In this issue, I’ve consciously tried to balance topical diversity and fun, a little like the exploration-exploitation tradeoff in reinforcement learning. The latter is good for keeping the newsletter going, but it makes me “settle” in certain topics; the former is better for the newsletter in the long run, but short-term sometimes feels like a chore.
Links:
In Soviet Union, Optimization Problem Solves You by Cosma Shalizi (7,800 words, 31 mins)
Three Ways to Advance Science by Nick Bostrom (600 words, 2.5 mins)
Physical intuition from physics experience by Matthew von Hippel (600 words, 2.5 mins)
Bongard problems by David Chapman (5,000 words, 20 mins)
Commoditize your complement by Gwern Branwen (8,000 words, 32 mins)
A reply to Francois Chollet on intelligence explosion by Eliezer Yudkowsky (7,900 words, 31 mins)
Mathematics, morally by Eugenia Cheng (7,000 words, 28 mins)

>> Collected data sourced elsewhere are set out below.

[src/rtl/rng_pkg.sv]
// Shared definitions for the LFSR-based random generators:
// LFSR geometry, reset seed, and the draw FSM state encoding.
package rng_pkg;

  localparam int unsigned LFSR_W = 31;
  localparam int unsigned TAP_HI = 30;
  localparam int unsigned TAP_LO = 27;

  localparam logic [LFSR_W-1:0] LFSR_DEFAULT_SEED = 31'h44D5AFAB;

  typedef enum logic [1:0] {
    IDLE  = 2'd0,
    DRAW  = 2'd1,
    VALID = 2'd2
  } rng_state_e;

  // One Fibonacci step: shift left, feed back the XOR of the two taps.
  function automatic logic [LFSR_W-1:0] lfsr_next(input logic [LFSR_W-1:0] s);
    return {s[LFSR_W-2:0], s[TAP_HI] ^ s[TAP_LO]};
  endfunction

endpackage

[src/rtl/lfsr31_core.sv]
// 31-bit Fibonacci LFSR with load and step controls.
// A zero load value is replaced by SEED so the register can never lock up.
module lfsr31_core
  import rng_pkg::*;
#(
  parameter logic [LFSR_W-1:0] SEED = LFSR_DEFAULT_SEED
) (
  input  logic              qzt_clk,
  input  logic              rst_n,
  input  logic              step,
  input  logic              load,
  input  logic [LFSR_W-1:0] load_val,
  output logic [LFSR_W-1:0] state
);

  logic [LFSR_W-1:0] r_state;

  // Load has priority over stepping; zero seeds fall back to SEED.
  always_ff @(posedge qzt_clk or negedge rst_n) begin
    if (!rst_n) begin
      r_state <= SEED;
    end else if (load) begin
      r_state <= (load_val == '0) ? SEED : load_val;
    end else if (step) begin
      r_state <= lfsr_next(r_state);
    end
  end

  assign state = r_state;

endmodule

[src/rtl/uniform_range_gen.sv]
// Uniform random integer generator over 0..RANGE_MAX using rejection
// sampling on a 31-bit LFSR, with req/valid/ready handshakes, seed reload
// and a bounded-retry fallback.
// Optional: define UNIFORM_RANGE_GEN_REJECT_CNT_EN to add the saturating
// reject_cnt / fallback_cnt statistics outputs.
module uniform_range_gen
  import rng_pkg::*;
#(
  parameter int unsigned       RANGE_MAX    = 9,
  parameter int unsigned       OUT_W        = 4,
  parameter int unsigned       MAX_TRIES    = 8,
  parameter logic [LFSR_W-1:0] DEFAULT_SEED = 31'h44D5AFAB
) (
  input  logic              qzt_clk,
  input  logic              rst_n,
  input  logic              seed_load,
  input  logic [LFSR_W-1:0] seed_in,
  input  logic              req_valid,
  output logic              req_ready,
  output logic              out_valid,
  input  logic              out_ready,
  output logic [OUT_W-1:0]  out_data,
  output logic              busy
`ifdef UNIFORM_RANGE_GEN_REJECT_CNT_EN
  ,
  output logic [15:0]       reject_cnt,
  output logic [7:0]        fallback_cnt
`endif
);

  localparam int unsigned K     = $clog2(RANGE_MAX + 1);
  localparam int unsigned TRY_W = (MAX_TRIES > 1) ? $clog2(MAX_TRIES) : 1;

  rng_state_e        r_state;
  rng_state_e        w_state_nxt;
  logic [TRY_W-1:0]  r_try;
  logic [TRY_W-1:0]  w_try_nxt;
  logic [OUT_W-1:0]  r_out_data;
  logic [OUT_W-1:0]  w_data_nxt;
  logic              r_out_valid;
  logic              r_busy;
  logic              r_req_ready;
  logic              w_step;
  logic [LFSR_W-1:0] w_lfsr;
  logic [OUT_W-1:0]  w_cand;
  logic              w_in_range;
  logic              w_last_try;
  logic [OUT_W-1:0]  w_fold;
  logic              w_lfsr_unused_c;

  lfsr31_core #(
    .SEED(DEFAULT_SEED)
  ) u_lfsr (
    .qzt_clk (qzt_clk),
    .rst_n   (rst_n),
    .step    (w_step),
    .load    (seed_load),
    .load_val(seed_in),
    .state   (w_lfsr)
  );

  // Candidate is the low K LFSR bits; out-of-range values fold down by RANGE_MAX+1.
  assign w_cand          = OUT_W'(w_lfsr[K-1:0]);
  assign w_in_range      = (w_cand <= OUT_W'(RANGE_MAX));
  assign w_fold          = w_cand - OUT_W'(RANGE_MAX + 1);
  assign w_last_try      = (r_try == TRY_W'(MAX_TRIES - 1));
  assign w_lfsr_unused_c = ^w_lfsr[LFSR_W-1:K];

  // Next-state, try counter, result capture and LFSR step request.
  always_comb begin
    w_state_nxt = r_state;
    w_try_nxt   = r_try;
    w_data_nxt  = r_out_data;
    w_step      = 1'b0;
    if (seed_load) begin
      w_state_nxt = IDLE;
      w_try_nxt   = '0;
    end else begin
      case (r_state)
        IDLE: begin
          if (req_valid) begin
            w_state_nxt = DRAW;
            w_try_nxt   = '0;
          end
        end
        DRAW: begin
          w_step = 1'b1;
          if (w_in_range) begin
            w_data_nxt  = w_cand;
            w_state_nxt = VALID;
          end else if (w_last_try) begin
            w_data_nxt  = w_fold;
            w_state_nxt = VALID;
          end else begin
            w_try_nxt = r_try + TRY_W'(1);
          end
        end
        VALID: begin
          if (out_ready) begin
            w_state_nxt = IDLE;
          end
        end
        default: w_state_nxt = IDLE;
      endcase
    end
  end

  // State register with status outputs registered from the next state.
  always_ff @(posedge qzt_clk or negedge rst_n) begin
    if (!rst_n) begin
      r_state     <= IDLE;
      r_try       <= '0;
      r_out_data  <= '0;
      r_out_valid <= 1'b0;
      r_busy      <= 1'b0;
      r_req_ready <= 1'b1;
    end else begin
      r_state     <= w_state_nxt;
      r_try       <= w_try_nxt;
      r_out_data  <= w_data_nxt;
      r_out_valid <= (w_state_nxt == VALID);
      r_busy      <= (w_state_nxt == DRAW);
      r_req_ready <= (w_state_nxt == IDLE);
    end
  end

  assign req_ready = r_req_ready;
  assign out_valid = r_out_valid;
  assign out_data  = r_out_data;
  assign busy      = r_busy;

`ifdef UNIFORM_RANGE_GEN_REJECT_CNT_EN
  logic [15:0] r_reject_cnt;
  logic [7:0]  r_fallback_cnt;
  logic        w_reject_c;
  logic        w_fallback_c;

  assign w_reject_c   = (r_state == DRAW) && !seed_load && !w_in_range;
  assign w_fallback_c = w_reject_c && w_last_try;

  // Saturating statistics counters, cleared by reset and seed reload.
  always_ff @(posedge qzt_clk or negedge rst_n) begin
    if (!rst_n) begin
      r_reject_cnt   <= '0;
      r_fallback_cnt <= '0;
    end else if (seed_load) begin
      r_reject_cnt   <= '0;
      r_fallback_cnt <= '0;
    end else begin
      if (w_reject_c && (r_reject_cnt != 16'hFFFF)) begin
        r_reject_cnt <= r_reject_cnt + 16'd1;
      end
      if (w_fallback_c && (r_fallback_cnt != 8'hFF)) begin
        r_fallback_cnt <= r_fallback_cnt + 8'd1;
      end
    end
  end

  assign reject_cnt   = r_reject_cnt;
  assign fallback_cnt = r_fallback_cnt;
`else
  // Statistics counters not built in this configuration.
`endif

endmodule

Modern gospels by Mario Gabriele (4,700 words, 19 mins)
The witch technical interviews (reversing, hexing, typing, rewriting, unifying) by Kyle Kingsbury (13,300 words, 53 mins)

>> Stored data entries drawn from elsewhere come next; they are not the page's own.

<file path="src/rtl/pipe_ctrl.sv">
// Pipeline sequencer: mult/div occupancy tracking plus per-stage enable, clear and PC-select
// generation that merges hazard/mult-div stalls with M-stage exception and eret flushes.
module pipe_ctrl #(
  parameter int MULT_CYCLES = 5,
  parameter int DIV_CYCLES  = 10,
  parameter int CNT_W       = 4
) (
  input  logic       i_clk,
  input  logic       i_reset,
  input  logic       i_hz_stall,
  input  logic       i_md_start_E,
  input  logic       i_md_is_div_E,
  input  logic       i_md_use_D,
  input  logic       i_exc_M,
  input  logic       i_eret_M,
  output logic       o_en_pc,
  output logic       o_en_D,
  output logic       o_clr_D,
  output logic       o_clr_E,
  output logic       o_clr_M,
  output logic       o_clr_W,
  output logic       o_md_go,
  output logic       o_md_busy,
  output logic [1:0] o_pc_sel
);

  typedef enum logic [1:0] {
    IDLE = 2'd0,
    MULT = 2'd1,
    DIV  = 2'd2
  } state_t;

  // The start cycle is itself the first busy cycle, so the counter covers the remaining
  // N-1 cycles and the FSM returns to IDLE after the cycle in which it reads zero.
  localparam logic [CNT_W-1:0] MULT_LOAD = CNT_W'(MULT_CYCLES - 2);
  localparam logic [CNT_W-1:0] DIV_LOAD  = CNT_W'(DIV_CYCLES - 2);

  state_t           r_state;
  logic [CNT_W-1:0] r_cnt;

  logic w_md_go;
  logic w_md_busy;
  logic w_stall;
  logic w_flush;

  assign w_md_go   = ~i_reset & i_md_start_E & ~i_exc_M & (r_state == IDLE);
  assign w_md_busy = w_md_go | (r_state != IDLE);
  assign w_stall   = (i_md_use_D & w_md_busy) | i_hz_stall;
  assign w_flush   = i_exc_M | i_eret_M;

  // Flushes never abort a running operation: HI/LO updates are architectural.
  always_ff @(posedge i_clk) begin
    if (i_reset) begin
      r_state <= IDLE;
      r_cnt   <= '0;
    end else begin
      case (r_state)
        IDLE: begin
          if (w_md_go) begin
            r_state <= i_md_is_div_E ? DIV : MULT;
            r_cnt   <= i_md_is_div_E ? DIV_LOAD : MULT_LOAD;
          end
        end
        MULT, DIV: begin
          if (r_cnt != '0) begin
            r_cnt <= r_cnt - 1'b1;
          end else begin
            r_state <= IDLE;
          end
        end
        default: begin
          r_state <= IDLE;
          r_cnt   <= '0;
        end
      endcase
    end
  end

  always_comb begin
    o_en_pc   = 1'b1;
    o_en_D    = 1'b1;
    o_clr_D   = 1'b0;
    o_clr_E   = 1'b0;
    o_clr_M   = 1'b0;
    o_clr_W   = 1'b0;
    o_pc_sel  = 2'd0;
    o_md_go   = w_md_go;
    o_md_busy = w_md_busy;
    if (i_reset) begin
      o_clr_D = 1'b1;
      o_clr_E = 1'b1;
      o_clr_M = 1'b1;
      o_clr_W = 1'b1;
    end else if (w_flush) begin
      o_clr_D  = 1'b1;
      o_clr_E  = 1'b1;
      o_clr_M  = 1'b1;
      o_pc_sel = i_exc_M ? 2'd1 : 2'd2;
    end else begin
      o_en_pc = ~w_stall;
      o_en_D  = ~w_stall;
      o_clr_E = w_stall;
    end
  end

endmodule

</file>
<file path="config.mk">
export PLATFORM = sky130hd
export DESIGN_NAME = pipe_ctrl
export DESIGN_NICKNAME = d
export VERILOG_FILES = /design/src/rtl/pipe_ctrl.sv
export SDC_FILE = /design/constraint.sdc
export NUM_CORES = 1
export LEC_CHECK = 0
export BUFFER_PORTS_ARGS = -buffer_cell sky130_fd_sc_hd__buf_4
export CELL_PAD_IN_SITES_DETAIL_PLACEMENT = 0
export CELL_PAD_IN_SITES_GLOBAL_PLACEMENT = 2
export CORE_UTILIZATION = 26
export DETAILED_ROUTE_END_ITERATION = 16
export PLACE_DENSITY = 0.77
export SLEW_MARGIN = 5
export SYNTH_ARGS = -nofsm -noshare
export SYNTH_HDL_FRONTEND = slang
export SYNTH_SLANG_ARGS = --single-unit
</file>
<file path="constraint.sdc">
create_clock -name i_clk -period 2.3 [get_ports i_clk]
set_clock_uncertainty 0.2 [all_clocks]
set_input_delay 0.46 -clock i_clk [delete_from_list [all_inputs] [get_ports i_clk]]
set_output_delay 0.46 -clock i_clk [all_outputs]
set_load 0.02 [all_outputs]
</file>
; ---- Word level (Yosys, flattened, before mapping)
; Index checks and enable logic that the tools add are counted.
[classes]
eq_ne = 5
muxes = 18
bitwise_logic = 10
n_addsub = 1
n_reduce_logical = 6
[ops]
columns = operator, n
row1 = $mux W2, 6
row2 = $mux W4, 3
row3 = $pmux W4 S2, 1
row4 = $mux W1, 7
row5 = $ne A2 B2 Y1 const B, 3
row6 = $and A1 B1 Y1, 4
row7 = $pmux W2 S2, 1
row8 = $reduce_and A2 Y1, 2
row9 = $reduce_bool A4 Y1, 1
row10 = $sub A4 B1 Y4 const B, 1
row11 = $not A1 Y1, 3
row12 = $or A1 B1 Y1, 3
row13 = $eq A2 B1 Y1 const B, 1
row14 = $eq A2 B2 Y1 const B, 1
row15 = $logic_not A2 Y1, 1
row16 = $reduce_bool A2 Y1, 1
row17 = $reduce_or A2 Y1, 1
[totals]
output_inout_bits = 10
elab_cells = 42
register_bits = 6
in_bits = 8

; ---- Longest topological paths before layout
[depth]
depth_word = 10
ltp_mapped = 5
ltp_nobuf = 5

; ---- Worst setup path before layout
; OpenSTA, ideal clock, no wires.
[synth_path]
kind = in2out
start = in i_reset
end = out o_en_pc
arrival_ns = 1.475
stages = 4
slack_ns = 0.165
n_path_buf = 2
cell_sequence = buf_6 > or3_4 > o21bai_1 > buf_4
[synth_via]
elab_chain_cells = 10
[synth_lines]
columns = item, line_no
row1 = from (decl), 9  ; input logic i_reset,
row2 = $not A1 Y1, 46  ; assign w_md_go = ~i_reset & i_md_start_E & ~i_exc_M & (r_state == IDLE);
row3 = $and A1 B1 Y1 (3 in series), 46
row4 = $or A1 B1 Y1, 47  ; assign w_md_busy = w_md_go | (r_state != IDLE);
row5 = $and A1 B1 Y1, 48  ; assign w_stall = (i_md_use_D & w_md_busy) | i_hz_stall;
row6 = $or A1 B1 Y1, 48
row7 = $not A1 Y1, n/a
row8 = $mux W1, n/a
row9 = $mux W1 (*), n/a
row10 = to (decl), 16  ; output logic o_en_pc,
; Every way passes the cells marked *; elsewhere a longest branch is shown, timed or not.

; ---- Worst setup path after layout
[layout_path]
start = in i_reset
end = out o_clr_E
[layout_via]
elab_chain_cells = 9
[layout_lines]
columns = item, line_no
row1 = $not A1 Y1, 46
row2 = $and A1 B1 Y1 (3 in series), 46
row3 = $or A1 B1 Y1, 47
row4 = $and A1 B1 Y1, 48
row5 = $or A1 B1 Y1, 48
row6 = $mux W1, 94  ; end else if (w_flush) begin
row7 = $mux W1 (*), 89  ; if (i_reset) begin
row8 = to (decl), 19  ; output logic o_clr_E,
; Marks and branches as above.

==> impl_metrics.json <==
{
  "synth_edf_count": 0,
  "seqPwrFrac": 0.267,
  "rsz0062_at_grt": "no",
  "grt_max_degree": 14,
  "async_flop_share": 0,
  "hold_violations": 0,
  "drt_first_pass_iters": 2,
  "dp_hpwl_um": 876,
  "p_int_uw": 359,
  "antenna_cells": 0,
  "syn2layout_area_growth_pct": 28.9,
  "synth.area.top_cells": "dfxtp_1, ha_1, mux2i_1",
  "grt_pass1_wl_mm": 1.83,
  "clkSinkCount": 6,
  "synth.distinct_cells": 31,
  "synthMostInstantiatedCell": "inv_1",
  "status": "complete, no violations",
  "min_to": "r_state[1]",
  "r2r-start": "r_state[1]",
  "final-seq-area_um2": 120,
  "root_buffer": "clkbuf_4",
  "port_buffers": 17,
  "overflow": 0,
  "syn_nets": 72,
  "clockBufferDepth": 2,
  "vias_per_cell": 4.59,
  "worstHoldPathCells": 2,
  "layout.nets": 90,
  "die_y_um": 46.4,
  "hp-class": "flop to flop",
  "swShare": 0.414,
  "drive_gt1_frac": 0.303,
  "grt_use_total": 0.118,
  "peakVddDrop_mv": 0.415,
  "power.share.clock": 0.157,
  "power_density_nw_per_um2": 929,
  "power.total_uw": 612,
  "clk_latency_ns": 0.24,
  "synthesis.area_um2": 512,
  "fin_crit_sh": 0.944,
  "cp.arrival_ns": 1.51,
  "setup_viol": 0,
  "synthCells": 60,
  "grt_util_met1": 0.152,
  "avgSynthCellArea_um2": 8.53,
  "yosysSeqAreaShare": 0.235,
  "drt_iter0_drc": 1,
  "grt_pass1_vias": 445,
  "ys_ff_latch": 6,
  "cts_buffers": 3,
  "cap_violations": 0,
  "relSlewSlack": 0.784,
  "cts_hold_buf": 0,
  "endpoint_kind": "output port",
  "p_leak_uw": 0.000298,
  "start_util": 0.287,
  "antenna_found_initial": 0,
  "max_freq_ghz": 0.461,
  "min_from": "r_state[1]",
  "htreeDepth": 1,
  "finalWorstPathRequiredPeriod_ns": 2.17,
  "wl_per_cell_um": 10.5,
  "reg2reg_depth": 5,
  "yosys.area.top_type": "dfxtp_1",
  "yosys_most_used_dff": "dfxtp_1",
  "routed_wirelength_mm": 1.06,
  "cts_tree": "built",
  "vias": 464,
  "crit_fanout": 13,
  "timing.reg2reg.setup_slack_ns": 0.55,
  "tightest_slew_ns": 0.322,
  "ys_warn_count": 0,
  "p_sw_uw": 254,
  "synth_top_area_frac": 0.235,
  "row_count": 15,
  "power_frac_comb": 0.576,
  "multi_input_area_um2": 328,
  "drtAntennaViolNets": 0,
  "ctsResizeCount": 0,
  "r2r-end": "r_state[0]",
  "gp_congestion": 0.727,
  "use_met3": 0.0353,
  "criticalPathCategory": "input port to output port",
  "met2_usage": 0.183,
  "setup_tns_ns": 0,
  "drv_slew": 0,
  "die_w_um": 46.4,
  "drc_errors": 0,
  "required_ns": 1.64,
  "die_area_um2": 2150,
  "grt_busiest_layer": "met2",
  "start_kind": "input port",
  "ios": 18,
  "n_fill_cell": 185,
  "ys_top_cells_by_count": "inv_1, dfxtp_1, ha_1, nor2b_1",
  "clkTransAtPathRegs_ns": 0.04,
  "postCtsSetupBuffers": 0,
  "coreArea_um2": 1780
}
-- layout by cell type (no fill, tap or decap), drive strengths merged, types with 2 or more instances in the layout --
master / synthesis / routed
buf: 4 / 17
inv: 8 / 8
dfxtp: 6 / 6
nor2b: 4 / 4
ha: 4 / 4
nor2: 3 / 3
nand2b: 3 / 3
mux2i: 3 / 3
clkbuf: 0 / 3
nor3b: 3 / 3
o21ai: 3 / 3
nand2: 2 / 2
o32ai: 2 / 2
or3: 2 / 2
-- flip-flops by register name, summed over array words and instances (netlist names) --
name,flops
r_cnt,4
r_state,2
-- cells by family after synthesis --
| family | after synthesis | synth area share |
|---|---|---|
| AND/OR/NAND/NOR | 22 | 0.286 |
| flip-flops | 6 | 0.235 |
| buffers and inverters | 12 | 0.125 |
| adder cells (fa/ha/maj) | 4 | 0.0978 |
| AO/OA/AOI/OAI | 12 | 0.176 |
| multiplexers | 4 | 0.0807 |
-- critical path, stage by stage --
cell	delay [ns]
buf_4	0.15
or3_4	0.38
or3_1	0.35
buf_4	0.16
-- how the worst max path moves through the flow --
stage / from / endpoint / slack (ns) / depth (start not counted)
after floorplan: i_reset / o_en_pc / 0.17 / 4
after global placement: i_reset / o_clr_E / 0.14 / 4
after detailed placement: i_reset / o_clr_E / 0.12 / 4
after CTS: i_reset / o_clr_E / 0.12 / 4
after global routing: r_state[0] / o_clr_E / 0.03 / 5
final: i_reset / o_clr_E / 0.13 / 4
-- stage by stage --
step / setup WS [ns] / utilization / instance area [um^2] / cells / hold WS [ns]
global placement: 0.137 / 0.357 / 637 / 98 / 0.303
global route: 0.0321 / 0.370 / 659 / 101 / 0.327
CTS: 0.122 / 0.370 / 659 / 101 / 0.298
finish: 0.129 / 0.370 / 659 / 101 / 0.304
detailed placement: 0.124 / 0.357 / 637 / 98 / 0.299
floorplan: 0.165 / - / 512 / 60 / 0.268
-- power groups by stage --
stage / Sequential [uW] / Combinational [uW] / Clock, uW
global placement: 166 / 359 / 0
CTS: 164 / 357 / 101
detailed placement: 166 / 356 / 0
floorplan: 158 / 271 / 0
global route: 170 / 400 / 106
finish: 164 / 353 / 96.1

Selfies as a second language by Eugene Wei (1,300 words, 5 mins)
In Soviet Union, Optimization Problem Solves You by Cosma Shalizi (7,800 words, 31 mins): Cosma argues that top-down optimal planning for a socialist economy couldn’t have worked due to computational complexity constraints, even given numerous simplifying assumptions (like linear optimization, and complete accurate knowledge of the economy’s physical constraints/resources/productive capacities i.e. how well inputs get converted to outputs, and settling for approximating optimality).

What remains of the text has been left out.